Functions

The Modelverse distinguishes three types of function. For the modeller, it is transparent which type the function is, although it is not possible to dig down in primitive functions. We now present these three types of functions.

Primitive functions

The primitive functions are functions that are implemented directly for the platform, such as in Python. While the function is written in that language, there are still various bindings with the Modelverse, as the function makes the requested changes in the MvS directly. As such, the function also makes use of the yield infrastructure presented previously.

For example, the integer_addition is one such function, which must be implemented in the platform. Its definition is as follows:

def integer_addition(a, b, **remainder):
    if 'value' not in a:
        a['value'], = yield [("RV", [a['id']])]
    if 'value' not in b:
        b['value'], = yield [("RV", [b['id']])]
    yield [("RETURN", [{'value': a['value'] + b['value']}])]

We see that there are two parameters: a and b. Additionally, a dictionary of other parameters is also passed, although these are not necessary most of the time. All alphabetic parameters are those originally passed to the function in the action language, and are represented as a dictionary containing a value and id key. The value key contains the value of the node, stored in a representation that is compatible with the platform. The id key stores the id of the element in the Modelverse. When a value is defined without an id, this means that the value was never stored in the Modelverse to begin with. When an id is defined without a value, this means that the value of the ID was never read out of the Modelverse.
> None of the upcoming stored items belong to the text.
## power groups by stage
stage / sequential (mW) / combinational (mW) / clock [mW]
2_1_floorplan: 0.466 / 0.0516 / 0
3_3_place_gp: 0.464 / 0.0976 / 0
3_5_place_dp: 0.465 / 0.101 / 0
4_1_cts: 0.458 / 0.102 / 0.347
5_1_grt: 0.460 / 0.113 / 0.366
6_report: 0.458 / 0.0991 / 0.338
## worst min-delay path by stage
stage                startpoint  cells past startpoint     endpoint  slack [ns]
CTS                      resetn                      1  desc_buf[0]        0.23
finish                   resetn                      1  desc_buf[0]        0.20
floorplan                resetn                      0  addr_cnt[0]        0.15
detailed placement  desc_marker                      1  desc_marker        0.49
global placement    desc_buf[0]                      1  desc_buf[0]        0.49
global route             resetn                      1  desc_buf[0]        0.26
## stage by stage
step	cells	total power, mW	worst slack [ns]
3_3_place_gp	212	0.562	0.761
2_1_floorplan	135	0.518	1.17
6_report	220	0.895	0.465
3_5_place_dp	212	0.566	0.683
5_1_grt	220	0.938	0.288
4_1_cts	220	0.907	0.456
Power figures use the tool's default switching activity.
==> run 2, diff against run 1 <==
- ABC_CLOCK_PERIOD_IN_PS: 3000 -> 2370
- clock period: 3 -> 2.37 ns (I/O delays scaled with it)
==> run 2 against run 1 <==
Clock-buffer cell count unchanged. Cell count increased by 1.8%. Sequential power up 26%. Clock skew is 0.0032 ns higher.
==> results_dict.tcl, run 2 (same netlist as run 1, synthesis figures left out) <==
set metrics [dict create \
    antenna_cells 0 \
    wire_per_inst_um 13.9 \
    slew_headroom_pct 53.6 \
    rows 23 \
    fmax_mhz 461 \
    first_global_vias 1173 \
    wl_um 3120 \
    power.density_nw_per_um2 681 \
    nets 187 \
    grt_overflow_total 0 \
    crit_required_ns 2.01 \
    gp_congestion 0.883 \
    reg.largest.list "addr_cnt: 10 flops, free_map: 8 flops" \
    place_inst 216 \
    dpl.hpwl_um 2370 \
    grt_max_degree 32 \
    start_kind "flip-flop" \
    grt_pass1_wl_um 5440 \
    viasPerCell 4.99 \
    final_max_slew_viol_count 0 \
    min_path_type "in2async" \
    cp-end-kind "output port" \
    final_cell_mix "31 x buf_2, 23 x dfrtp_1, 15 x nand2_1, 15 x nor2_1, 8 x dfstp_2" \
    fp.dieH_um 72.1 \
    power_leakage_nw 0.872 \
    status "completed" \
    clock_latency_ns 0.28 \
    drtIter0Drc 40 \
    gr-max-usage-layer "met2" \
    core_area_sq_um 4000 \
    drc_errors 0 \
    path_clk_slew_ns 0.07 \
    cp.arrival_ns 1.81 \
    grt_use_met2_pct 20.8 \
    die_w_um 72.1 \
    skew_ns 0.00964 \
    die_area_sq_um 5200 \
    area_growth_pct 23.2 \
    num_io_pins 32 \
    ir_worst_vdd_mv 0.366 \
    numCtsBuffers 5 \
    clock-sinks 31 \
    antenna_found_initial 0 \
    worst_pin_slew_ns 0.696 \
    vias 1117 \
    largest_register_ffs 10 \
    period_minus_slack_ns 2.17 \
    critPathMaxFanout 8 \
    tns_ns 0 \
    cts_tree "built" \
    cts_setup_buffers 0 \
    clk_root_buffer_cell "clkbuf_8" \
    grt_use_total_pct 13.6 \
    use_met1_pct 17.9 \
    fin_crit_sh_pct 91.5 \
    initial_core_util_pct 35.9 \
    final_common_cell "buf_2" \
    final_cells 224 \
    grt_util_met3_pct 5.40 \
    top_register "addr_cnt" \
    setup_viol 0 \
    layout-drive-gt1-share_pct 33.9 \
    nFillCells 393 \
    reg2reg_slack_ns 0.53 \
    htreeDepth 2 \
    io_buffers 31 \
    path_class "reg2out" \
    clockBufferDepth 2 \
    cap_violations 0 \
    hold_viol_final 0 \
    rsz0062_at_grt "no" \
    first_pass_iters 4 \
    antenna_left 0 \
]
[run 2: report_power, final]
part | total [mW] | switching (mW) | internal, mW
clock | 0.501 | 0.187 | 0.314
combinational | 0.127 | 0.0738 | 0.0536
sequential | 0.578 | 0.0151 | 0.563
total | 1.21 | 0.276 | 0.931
It is easy to see that we can switch between both. To create a value if only an id is present, we read the node:

a['value'], = yield [("RV", [a['id']])]

To create an id if only a value is present, we create the value in the Modelverse:

a['id'], = yield [("CNV", [a['value']])]

As such, the primitive functions will have to check which of the two representations is there, and if the required one is not there, it must be converted. This explains the first four lines of the function: the function checks whether the value is already read from the Modelverse, and reuses it where possible. Finally, we return an element of similar structure as the input values. Again, it is possible for us to just return a value entry, meaning that the value is not stored in the Modelverse yet. It is every functions responsibility to check for the correct type of input, and the output function should only contain either value or id.

The primitive functions are hardcoded in the tool, and have no explicitly modelled counterpart. They are essentially to be seen as part of the specification. While a handle to these functions exists in the Modelverse, when the function is invoked, the instruction pointer is merely pointing at an empty node. During bootstrapping, however, this node was bound to the primitive python function. As this is the only option for these functions, all these functions MUST be ported if the Modelverse is to be ported to a different domain.

Compiled functions

In addition to the primitive functions, which must be implemented directly for the platform, some functions can also be precompiled by the user for performance reasons. Essentially, these functions are the same as the primitive functions, but their definition is stored in kernel/modelverse_kernel/compiled.py. The definition of these functions is identical, and they are automatically detected at startup. Nonetheless, they differ in that a Modelverse definition must also exist, which must have identical behaviour to the implemented function. When such a function is executed in the Modelverse, it is up to the Modelverse to decide which version is to be used. In case the platform provides a pre-compiled function, that one is normally used, otherwise the action language is directly executed.

Through its JIT compiler, the Modelverse actually dynamically creates compiled functions for the platform all the time. As such, all functions are actually written out as platform code, and only sporadically is an actual piece of action language still directly executed.

Normal functions

All other functions are normal functions, but as mentioned before, these functions are often even compiled behind the scenes by the JIT compiler.